In a possible embodiment of this application, the user may control, by using an application (APP) on an intelligent mobile terminal (for example, a mobile phone or a tablet computer), enabling or disabling of an OR function, and set, by using the APP, a level index used to indicate a degree of occlusion effect reduction. For example, the user may select, by using a related control for adjusting the level index on the APP, a level index suitable for the user's auditory canal, and transmit the level index to a communication interface on an earphone side by using a Bluetooth link, so that the earphone obtains an optimal OR effect. A value of the level index that matches the user's auditory canal is related to a leakage degree of the user's auditory canal.

FIG. 6 is a control interface of an example application (APP) according to an embodiment of this application. In an optional case, the control interface may be considered as a user-oriented input interface or a user-oriented input module. Controls or functional modules with a plurality of functions are provided on the input interface, so that the user controls the earphone by controlling related controls or functional modules. In the example in FIG. 6, the control interface may include a switch control module and a level index adjustment control, and the switch control module includes two positions: “OFF” and “ON”. Optionally, identifiers of the positions may alternatively be in Chinese. For example, the two positions “OFF” and “ON” are included. When the switch control module is set to “OFF” or “OFF”, the OR function of the earphone is disabled. When the switch control module is set to “ON” or “ON”, the OR function of the earphone is enabled. An indication of the level index adjustment control is a symbol or a graph displayed on the control interface. For example, the level index adjustment control may include an adjustment bar for touch control by the user, and the adjustment bar may move within a level index range based on the touch control by the user. The level index range may further include, for example, text symbols “strong” and “weak”, or an Arabic digit symbol used to indicate a value of a corresponding level index. The user may set the level index of OR by dragging a location of the adjustment bar within the level index range. When the user stops dragging, the APP records the location of the indication adjustment bar, obtains a level index value corresponding to the location, and transmits the level index to the earphone by using Bluetooth or another wireless link. Optionally, the control interface may further include a text prompt (not shown in the figure) for prompting the user that an optimal location point for an OR effect varies from person to person.
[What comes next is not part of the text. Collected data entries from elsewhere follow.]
--- src/include/pmsc_pkg.sv ---
// Package for the power mode and system clock controller.
// Assumes one 100 MHz clock and a plain strobe register port.
// Notes on behaviour
// - In normal mode the core and the peripherals enabled in periEn stay clocked.
// - Setting the idle bit halts the core only; any interrupt ends idle.
// - Leaving idle or snooze resumes the program, with no reset.
// - Stop halts the high-frequency oscillator, holds pins, ends by reset.
// - Snooze halts core and peripheral clocks, both fast oscillators, and lowers bias.
// - In snooze the third and fourth timers may run from the low-frequency oscillator.
// - Snooze wakes on fourth-timer, port match, comparator 0 fall or logic unit event.
// - Shutdown removes internal power, holds pins, ends by pin or power-on reset.
// - Clocks of unused digital peripherals are gated off.
// - After reset the system clock is the 24.5 MHz output divided by eight.
// - The divider offers eight power-of-two settings from 1 to 128.
// - The source selector offers the 49 MHz, 10 MHz, 80 kHz, external and derived clocks.
// - A 24.5 MHz divided by 1.5 source is among the selectable sources.
package pmsc_pkg;
  localparam logic [3:0] ADDR_PWR0   = 4'h0;
  localparam logic [3:0] ADDR_PWR1   = 4'h1;
  localparam logic [3:0] ADDR_REG0   = 4'h2;
  localparam logic [3:0] ADDR_CLKSEL = 4'h3;
  localparam logic [3:0] ADDR_PERIEN = 4'h4;
  localparam logic [3:0] ADDR_STATUS = 4'h5;
  localparam int BIT_IDLE     = 0;
  localparam int BIT_STOP     = 1;
  localparam int BIT_SNOOZE   = 0;
  localparam int BIT_SHUTSEL  = 0;
  localparam int BIT_LFTMR3   = 1;
  localparam int BIT_LFTMR4   = 2;
  localparam int NUM_PERI     = 8;
  // Clock source codes
  localparam logic [2:0] SRC_HF24     = 3'h0;
  localparam logic [2:0] SRC_HF49     = 3'h1;
  localparam logic [2:0] SRC_FS10     = 3'h2;
  localparam logic [2:0] SRC_LF80     = 3'h3;
  localparam logic [2:0] SRC_EXT      = 3'h4;
  localparam logic [2:0] SRC_HF24_D15 = 3'h5;
  localparam logic [2:0] SRC_FS_D4    = 3'h6;
  localparam logic [2:0] SRC_HF49_D15 = 3'h7;
  localparam logic [2:0] RST_SRC      = SRC_HF24;
  localparam logic [2:0] RST_DIV      = 3'h3;
  localparam logic [7:0] RST_PERIEN   = 8'h00;
  typedef enum logic [2:0] {
    PM_NORMAL   = 3'b000,
    PM_IDLE     = 3'b001,
    PM_SNOOZE   = 3'b011,
    PM_STOP     = 3'b010,
    PM_SHUTDOWN = 3'b110
  } pmsc_mode_t;
endpackage

--- src/core/pmsc_ctrl.sv ---
// Power mode sequencer and system clock selection control.
// Assumes core acknowledges halt; wake inputs are asynchronous pins.
//
// The implementer's own choices: the address-and-strobe port and the placing of the registers.
`timescale 1ns/1ps
`default_nettype none
module pmsc_ctrl (
  input  wire logic       clk,
  input  wire logic       rst_n,
  input  wire logic [3:0] addr,
  input  wire logic [7:0] wrData,
  input  wire logic       wrStb,
  input  wire logic       rdStb,
  output logic      [7:0] rdData,
  input  wire logic       irqPending,
  input  wire logic       tmr4Evt,
  input  wire logic       portMatchEvt,
  input  wire logic       cmp0Level,
  input  wire logic       cluIrqEvt,
  output logic            coreClkEn,
  output logic [7:0]      periClkEn,
  output logic            hfOscEn,
  output logic            fsOscEn,
  output logic            regLowBias,
  output logic            pinHold,
  output logic            corePowerOff,
  output logic            tmr3LfClk,
  output logic            tmr4LfClk,
  output logic [2:0]      clkSrcSel,
  output logic [2:0]      clkDivSel
);
  typedef struct packed {
    pmsc_pkg::pmsc_mode_t mode;
    logic                 shutSel;
    logic [1:0]           lfTmr;
    logic [2:0]           src;
    logic [2:0]           div;
    logic [7:0]           periEn;
    logic                 cmp0Prev;
    logic [7:0]           rdData;
    logic                 coreClkEn;
    logic [7:0]           periClkEn;
    logic                 hfOscEn;
    logic                 fsOscEn;
    logic                 regLowBias;
    logic                 pinHold;
    logic                 corePowerOff;
    logic                 tmr3LfClk;
    logic                 tmr4LfClk;
  } pmsc_state_t;
  pmsc_state_t st_r;
  pmsc_state_t st_nxt;
  logic [3:0] wakeSync;
  logic       snoozeWake;
  logic       wrPwr0;
  logic       wrPwr1;
  pmsc_sync3 #(
    .W (4)
  ) u_sync (
    .clk   (clk),
    .rst_n (rst_n),
    .din   ({tmr4Evt, portMatchEvt, cmp0Level, cluIrqEvt}),
    .dout  (wakeSync)
  );
  assign snoozeWake = wakeSync[3] | wakeSync[2] | wakeSync[0]
                    | (st_r.cmp0Prev & ~wakeSync[1]);
  assign wrPwr0 = wrStb && (addr == pmsc_pkg::ADDR_PWR0);
  assign wrPwr1 = wrStb && (addr == pmsc_pkg::ADDR_PWR1);
  always_comb begin
    st_nxt          = st_r;
    st_nxt.cmp0Prev = wakeSync[1];
    st_nxt.rdData   = 8'h00;
    if (wrStb) begin
      unique case (addr)
        pmsc_pkg::ADDR_REG0: begin
          st_nxt.shutSel = wrData[pmsc_pkg::BIT_SHUTSEL];
          st_nxt.lfTmr   = wrData[pmsc_pkg::BIT_LFTMR4:pmsc_pkg::BIT_LFTMR3];
        end
        pmsc_pkg::ADDR_CLKSEL: begin
          st_nxt.src = wrData[2:0];
          st_nxt.div = wrData[6:4];
        end
        pmsc_pkg::ADDR_PERIEN: begin
          st_nxt.periEn = wrData;
        end
        default: begin
        end
      endcase
    end
    unique case (st_r.mode)
      pmsc_pkg::PM_NORMAL: begin
        if (wrPwr0 && wrData[pmsc_pkg::BIT_IDLE]) begin
          st_nxt.mode = pmsc_pkg::PM_IDLE;
        end
        if (wrPwr0 && wrData[pmsc_pkg::BIT_STOP]) begin
          st_nxt.mode = st_r.shutSel ? pmsc_pkg::PM_SHUTDOWN
                                     : pmsc_pkg::PM_STOP;
        end
        if (wrPwr1 && wrData[pmsc_pkg::BIT_SNOOZE]) begin
          st_nxt.mode = pmsc_pkg::PM_SNOOZE;
        end
      end
      pmsc_pkg::PM_IDLE: begin
        if (irqPending) begin
          st_nxt.mode = pmsc_pkg::PM_NORMAL;
        end
      end
      pmsc_pkg::PM_SNOOZE: begin
        if (snoozeWake) begin
          st_nxt.mode = pmsc_pkg::PM_NORMAL;
        end
      end
      pmsc_pkg::PM_STOP, pmsc_pkg::PM_SHUTDOWN: begin
      end
      default: begin
        st_nxt.mode = pmsc_pkg::PM_NORMAL;
      end
    endcase
    if (rdStb) begin
      unique case (addr)
        // Idle and snooze request bits read back as mode; stop bit reads 0
        pmsc_pkg::ADDR_PWR0: begin
          st_nxt.rdData[pmsc_pkg::BIT_IDLE] = (st_r.mode == pmsc_pkg::PM_IDLE);
        end
        pmsc_pkg::ADDR_PWR1: begin
          st_nxt.rdData[pmsc_pkg::BIT_SNOOZE] =
            (st_r.mode == pmsc_pkg::PM_SNOOZE);
        end
        pmsc_pkg::ADDR_REG0: begin
          st_nxt.rdData = {5'h00, st_r.lfTmr, st_r.shutSel};
        end
        pmsc_pkg::ADDR_CLKSEL: begin
          st_nxt.rdData = {1'b0, st_r.div, 1'b0, st_r.src};
        end
        pmsc_pkg::ADDR_PERIEN: begin
          st_nxt.rdData = st_r.periEn;
        end
        pmsc_pkg::ADDR_STATUS: begin
          st_nxt.rdData = {4'h0, wakeSync};
        end
        default: begin
        end
      endcase
    end
    st_nxt.coreClkEn = (st_nxt.mode == pmsc_pkg::PM_NORMAL);
    st_nxt.periClkEn = (st_nxt.mode == pmsc_pkg::PM_NORMAL
                     || st_nxt.mode == pmsc_pkg::PM_IDLE)
                     ? st_nxt.periEn : 8'h00;
    st_nxt.hfOscEn      = (st_nxt.mode == pmsc_pkg::PM_NORMAL
                        || st_nxt.mode == pmsc_pkg::PM_IDLE);
    st_nxt.fsOscEn      = st_nxt.hfOscEn;
    st_nxt.regLowBias   = (st_nxt.mode == pmsc_pkg::PM_SNOOZE);
    st_nxt.pinHold      = (st_nxt.mode == pmsc_pkg::PM_STOP
                        || st_nxt.mode == pmsc_pkg::PM_SHUTDOWN);
    st_nxt.corePowerOff = (st_nxt.mode == pmsc_pkg::PM_SHUTDOWN);
    st_nxt.tmr3LfClk = st_nxt.lfTmr[0];
    st_nxt.tmr4LfClk = st_nxt.lfTmr[1];
  end
  always_ff @(posedge clk or negedge rst_n) begin
    if (!rst_n) begin
      st_r              <= '0;
      st_r.mode         <= pmsc_pkg::PM_NORMAL;
      st_r.src          <= pmsc_pkg::RST_SRC;
      st_r.div          <= pmsc_pkg::RST_DIV;
      st_r.periEn       <= pmsc_pkg::RST_PERIEN;
      st_r.coreClkEn    <= 1'b1;
      st_r.hfOscEn      <= 1'b1;
      st_r.fsOscEn      <= 1'b1;
    end else begin
      st_r <= st_nxt;
    end
  end
  assign rdData       = st_r.rdData;
  assign coreClkEn    = st_r.coreClkEn;
  assign periClkEn    = st_r.periClkEn;
  assign hfOscEn      = st_r.hfOscEn;
  assign fsOscEn      = st_r.fsOscEn;
  assign regLowBias   = st_r.regLowBias;
  assign pinHold      = st_r.pinHold;
  assign corePowerOff = st_r.corePowerOff;
  assign tmr3LfClk    = st_r.tmr3LfClk;
  assign tmr4LfClk    = st_r.tmr4LfClk;
  // Code 5 is the 24.5 MHz / 1.5 source
  assign clkSrcSel    = st_r.src;
  assign clkDivSel    = st_r.div;
endmodule
`default_nettype wire

--- src/core/pmsc_sync3.sv ---
// Three-stage synchroniser with agreement filter.
// Assumes async inputs; output changes when stages two and three agree.
`timescale 1ns/1ps
`default_nettype none
module pmsc_sync3 #(
  parameter int W = 4
) (
  input  wire logic         clk,
  input  wire logic         rst_n,
  input  wire logic [W-1:0] din,
  output logic      [W-1:0] dout
);
  typedef struct packed {
    logic [W-1:0] s1;
    logic [W-1:0] s2;
    logic [W-1:0] s3;
    logic [W-1:0] q;
  } pmsc_sync_t;
  pmsc_sync_t st_r;
  pmsc_sync_t st_nxt;
  always_comb begin
    st_nxt    = st_r;
    st_nxt.s1 = din;
    st_nxt.s2 = st_r.s1;
    st_nxt.s3 = st_r.s2;
    for (int i = 0; i < W; i++) begin
      if (st_r.s2[i] == st_r.s3[i]) begin
        st_nxt.q[i] = st_r.s3[i];
      end
    end
  end
  always_ff @(posedge clk or negedge rst_n) begin
    if (!rst_n) begin
      st_r <= '0;
    end else begin
      st_r <= st_nxt;
    end
  end
  assign dout = st_r.q;
endmodule
`default_nettype wire

--- config.mk ---
export PLATFORM = sky130hd
export DESIGN_NAME = pmsc_ctrl
export DESIGN_NICKNAME = d
export VERILOG_FILES = /design/src/include/pmsc_pkg.sv /design/src/core/pmsc_ctrl.sv /design/src/core/pmsc_sync3.sv
export SDC_FILE = /design/constraint.sdc
export NUM_CORES = 1
export LEC_CHECK = 0
export BUFFER_PORTS_ARGS = -buffer_cell sky130_fd_sc_hd__buf_2
export CORE_ASPECT_RATIO = 1.4
export CORE_MARGIN = 2
export CORE_UTILIZATION = 51
export CTS_BUF_LIST = sky130_fd_sc_hd__clkbuf_8
export CTS_CLUSTER_DIAMETER = 150
export CTS_CLUSTER_SIZE = 8
export DETAILED_ROUTE_END_ITERATION = 12
export PLACE_DENSITY = 0.8
export SLEW_MARGIN = 20
export SYNTH_ARGS = -nofsm -noshare
export SYNTH_HDL_FRONTEND = slang
export SYNTH_SLANG_ARGS = --single-unit
--- constraint.sdc ---
create_clock -name clk -period 1.5 [get_ports clk]
set_input_delay 0.225 -clock clk [delete_from_list [all_inputs] [get_ports clk]]
set_output_delay 0.225 -clock clk [all_outputs]
set_load 0.01 [all_outputs]
# == After elaboration in Yosys (flattened, before gate mapping) ==
# Index checks and enable logic that the tools add are counted.
# word_totals
regBits,60
input_bits,21
output_inout_bits,30
elab_cells,73
# op_classes
eq_ne,17
n_mux,15
bitwise,5
reduce_logical,13
# op_table
cell,count
7-bit one-hot mux with 4 select lines,1
8-bit two-way mux,3
3-bit two-way mux,6
16-bit two-way mux,1
3-bit by 2-bit == test with 1-bit output (second input constant),4
3-bit one-hot mux with 4 select lines,1
4-bit by 2-bit == test with 1-bit output (second input constant),2
4-bit by 3-bit == test with 1-bit output (second input constant),2
3-bit by 1-bit == test with 1-bit output (second input constant),2
3-bit == test (second input constant),2
3-bit logical NOT,2
6-bit two-way mux,1
1-bit one-hot mux with 6 select lines,1
1-bit logical AND,5
1-bit == test,4
4-bit by 1-bit == test with 1-bit output (second input constant),1
4-bit logical NOT,1
2-bit AND reduction,2
1-bit OR,3
1-bit logical OR,2
2-bit two-way mux,1
2-bit OR reduction,1
1-bit AND,1
1-bit inverter,1

# == Logic depth before layout (Yosys ltp) ==
# depth
depth_word,10
ltp_mapped,6
mapped_depth_nobuf,5

# == Modules after synthesis ==
# Synthesis repeated with hierarchy kept, for this count alone.
# unflattened
hier_cells,179
hier_area_um2,2393.5
# by_module_without_submodules
module,instances,cells_each,area_per_inst_um2,seq_area_each_um2
pmsc_ctrl,1,155,1918.1,1056.0
pmsc_sync3,1,24,475.5,400.4

# == Worst setup path after synthesis ==
# Ideal clock, no wire load.
# synth_timing
path_kind,input port to flip-flop
startpoint,input port addr[1]
endpoint,"register st_r, in the netlist periClkEn[0]"
setup_ns,0.117
arrival_ns,1.680
required_ns,1.383
path_slack_ns,-0.296
cell_stages,6
n_path_buf,2
path_cell_list,buf_6 > or3b_4 > or3b_1 > buf_6 > mux2_4 > and2_4
# synth_lines
element,line,rtl
start: declaration,pmsc_ctrl.sv:10,"input wire logic [3:0] addr,"
end signal: assignment,pmsc_ctrl.sv:170,st_r <= st_nxt;
end: declaration,pmsc_ctrl.sv:51,pmsc_state_t st_r;

==> results.sh <==
export IMPL_drt_iter0_markers=40
export IMPL_hold_violations=0
export IMPL_yosysWarnings=0
export IMPL_drv_slew=0
export IMPL_ant_nets=0
export IMPL_clk_latency_ns=0.34
export IMPL_die_w_um=62.5
export IMPL_drc=0
export IMPL_rsz0062_at_grt="true"
export IMPL_skew_ns=0.00535
export IMPL_holdWs_ns=0.131
export IMPL_synth_cell_types=39
export IMPL_syn_to_final_growth_pct=26.2
export IMPL_dp_cells=288
export IMPL_vias=1565
export IMPL_crit_path_end_kind="register"
export IMPL_cts_buffers=9
export IMPL_diodes=0
export IMPL_final_cell_mix="dfrtp_1 (54), buf_2 (50), buf_4 (24)"
export IMPL_place_area_um2=2750
export IMPL_status="complete, but fails checks"
export IMPL_maxCapViolCount=0
export IMPL_intPower_mw=3.06
export IMPL_synth_avg_cell_area_um2=13.6
export IMPL_timing_slew_headroom_pct=64.6
export IMPL_initial_core_util_pct=53.4
export IMPL_htreeDepth=3
export IMPL_core_area_um2=4570
export IMPL_fin_ws_ns=-0.0470
export IMPL_place_congestion=0.875
export IMPL_dp_hpwl_um=3260
export IMPL_path_clk_slew_ns=0.06
export IMPL_synthCells=180
export IMPL_ys_seq_elements=58
export IMPL_drive_above_1_share_pct=53.2
export IMPL_irDropWorstVdd_mv=0.802
export IMPL_grt_pass1_vias=1571
export IMPL_chipHeight_um=85.9
export IMPL_dr_pass1_iters=4
export IMPL_cp_arrival_ns=1.78
export IMPL_io_buffers=50
export IMPL_postLayoutCoreUtil_pct=67.4
export IMPL_required_ns=1.73
export IMPL_track_usage_pct=18.8
export IMPL_setup_viol=10
export IMPL_final_common_cell="dfrtp_1"
export IMPL_grt_overflow=0
export IMPL_place_ws_ns=-0.375
export IMPL_wl_per_cell_um=15.0
export IMPL_finalNonFillerCells=310
export IMPL_post_route_min_period_ns=1.55
export IMPL_cp_max_fo=6
export IMPL_grt_max_degree=59
export IMPL_hp_class="in -> reg"
export IMPL_p_leak_nw=1.53
export IMPL_viasPerCell=5.05
export IMPL_grt_first_pass_wirelength_um=7450
export IMPL_dieArea_um2=5370
export IMPL_nNetsFinal=264
export IMPL_clkPwrFrac_pct=38.5
export IMPL_io_pins=51
export IMPL_antenna_found_initial=0
export IMPL_seqPwrFrac_pct=46.1
export IMPL_critPathLaunchType="register"
export IMPL_clock_path_buffers=2
export IMPL_final_period_utilization_pct=103
export IMPL_switchingPower_mw=0.965
export IMPL_routed_wl_um=4640
export IMPL_fillers=356
export IMPL_violations="setup timing"
export IMPL_yosysSeqAreaShare_pct=59.6
export IMPL_switching_share_pct=24.0
export IMPL_worst_slew_pin_slew_ns=0.523
export IMPL_cts_tree="built"
export IMPL_fp_row_count=29
export IMPL_powerDensity_nw_per_um2=1310
export IMPL_fmax_mhz=646
export IMPL_cts_sinks=58
export IMPL_design_area_um2=3080
export IMPL_syn_area_um2=2440
export IMPL_syn_nets=201
export IMPL_root_buffer="clkbuf_8"
export IMPL_path_class="reg -> reg"
export IMPL_power_share_combinational_pct=15.4
[Yosys cell counts (all sizes together)]
master,n,area share (%)
nand2,4,0.61
and2,8,2.9
o22a,2,0.82
buf,28,9.1
o2111ai,1,0.36
clkbuf,1,0.15
a32oi,1,0.36
a211oi,1,0.31
a221oi,1,0.36
o21ai,2,0.41
maj3,4,1.6
dfstp,4,4.3
nor4b,1,0.36
or3b,2,0.82
inv,3,0.46
nor2b,2,0.51
and3,2,0.51
a21oi,2,0.41
nand4b,1,0.36
or4b,3,1.2
mux2,17,9.1
nor3,5,1.0
dfrtp,54,55
xnor2,1,0.36
a22oi,3,0.92
and2b,1,0.31
nand3b,1,0.31
nor2,13,2.0
xor2,1,0.36
a311oi,1,0.36
nor4bb,1,0.41
o41a,1,0.46
or4,1,0.31
mux2i,7,2.9
[cell families (layout without fill, tap and decap cells)]
| family | Yosys count | in the layout | synth area share (%) |
|---|---|---|---|
| AOI/OAI and AO/OA | 15 | 15 | 4.76 |
| xor gates and xnor gates | 2 | 2 | 0.717 |
| adders and majority gates | 4 | 4 | 1.64 |
| buffers and inverters | 32 | 100 | 9.68 |
| DFF | 58 | 58 | 59.6 |
| muxes | 24 | 24 | 11.9 |
| and+or+nand+nor | 45 | 45 | 11.6 |
[final timing paths]
path	start	to	slack, ns	cells past startpoint
min reg2reg	u_sync.st_nxt[11]	u_sync.st_nxt[7]	0.35	0
max in group asynchronous	rst_n	fsOscEn	0.79	3
max	u_sync.dout[0]	periClkEn[6]	-0.05	5
max reg2reg	u_sync.dout[0]	periClkEn[6]	-0.05	5
min	wrData[3]	st_r[28]	0.13	2
min in group asynchronous	rst_n	st_r[29]	0.40	3
[flip-flops by register name, indices dropped and copies added (netlist names)]
| register | count |
|---|---|
| pinHold | 1 |
| u_sync.st_r | 4 |
| clkSrcSel | 3 |
| rdData | 8 |
| coreClkEn | 1 |
| corePowerOff | 1 |
| u_sync.st_nxt | 8 |
| fsOscEn | 1 |
| periClkEn | 8 |
| clkDivSel | 3 |
| st_r | 15 |
| u_sync.dout | 4 |
| regLowBias | 1 |
[area by class of cell]
type | instances | area, um^2 | area share [%]
repair buffers | 81 | 512 | 16.6
inverters | 3 | 11.3 | 0.365
multi-input cells | 90 | 805 | 26.1
flip-flops and latches | 58 | 1460 | 47.3
well taps | 62 | 77.6 | 2.52
clock inverters | 6 | 82.6 | 2.68
clock buffers | 10 | 138 | 4.47
[layer usage]
metal  up-vias  global-route usage [%]  part of all wire [%]
met2        48                    31.4                    54
li1        734                       -                     -
met3         6                    5.38                   5.0
met1       777                    21.4                    40
met4         0                    11.9                   1.1
met5         -                       0                     0
[stage by stage]
stage          setup TNS (ns)  power (mW)
6_report               -0.369        4.02
5_1_grt                -0.900        4.21
4_1_cts                -0.337        4.07
3_5_place_dp            -5.96        2.47
3_3_place_gp            -5.35        2.45
2_1_floorplan           -3.99        2.27
[worst max-delay path: stages, from the launching register on]
cell      delay, ns
dfrtp_1        0.37
or4b_4         0.55
nor3_2         0.15
a211oi_2       0.06
buf_4          0.17
and2_4         0.13
[power groups by stage]
stage / combinational, mW / sequential [mW] / clock [mW]
4_1_cts: 0.621 / 1.85 / 1.59
2_1_floorplan: 0.401 / 1.87 / 0
3_5_place_dp: 0.593 / 1.88 / 0
3_3_place_gp: 0.577 / 1.87 / 0
5_1_grt: 0.672 / 1.87 / 1.67
6_report: 0.620 / 1.85 / 1.55
[repair_timing]
| action | 4_1_cts | 5_1_grt |
|---|---|---|
| setup endpoints to repair | 14 | 13 |
| setup buffers | 1 | 0 |
| resized for setup | 7 | 5 |
| hold buffers | 5 | 0 |
| endpoints found under the hold margin | 58 | 0 |
| pin swaps | 4 | 2 |
Power figures use the tool's default switching activity.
FIG. 7 is a control interface of another example application (APP) according to an embodiment of this application. In the example in FIG. 7, the control interface may include more functions. For example, the control interface includes a switch control module and a plurality of level index controls, and the level index controls are classified into a scenario mode, an automatic mode, and a custom mode, so that the user selects a corresponding level index control based on a preference of the user or a requirement of the scenario. Each level index control may include two positions: “OFF” and “ON”. Optionally, identifiers of the positions may alternatively be in Chinese. For example, the two positions “OFF” and “ON” are included. When the custom mode is set to “ON” or “ON”, the level index adjustment control may be further activated, and ON an indication of the level index adjustment control is a symbol or a graph displayed on the control interface. For example, the level index adjustment control may include an adjustment bar for touch control by the user, and the adjustment bar may move within a level index range based on the touch control by the user. The level index range may further include, for example, text symbols “strong” and “weak”, or an Arabic digit symbol used by the user to indicate a custom value of a corresponding level index. The user may set the level index of OR by dragging a location of the adjustment bar within the level index range. This helps the user autonomously adjust the level index to a value most suitable for the user's auditory canal. When the user stops dragging, the APP records the location of the indication adjustment bar, obtains a level index value corresponding to the location, and transmits the level index to the earphone by using Bluetooth or another wireless link.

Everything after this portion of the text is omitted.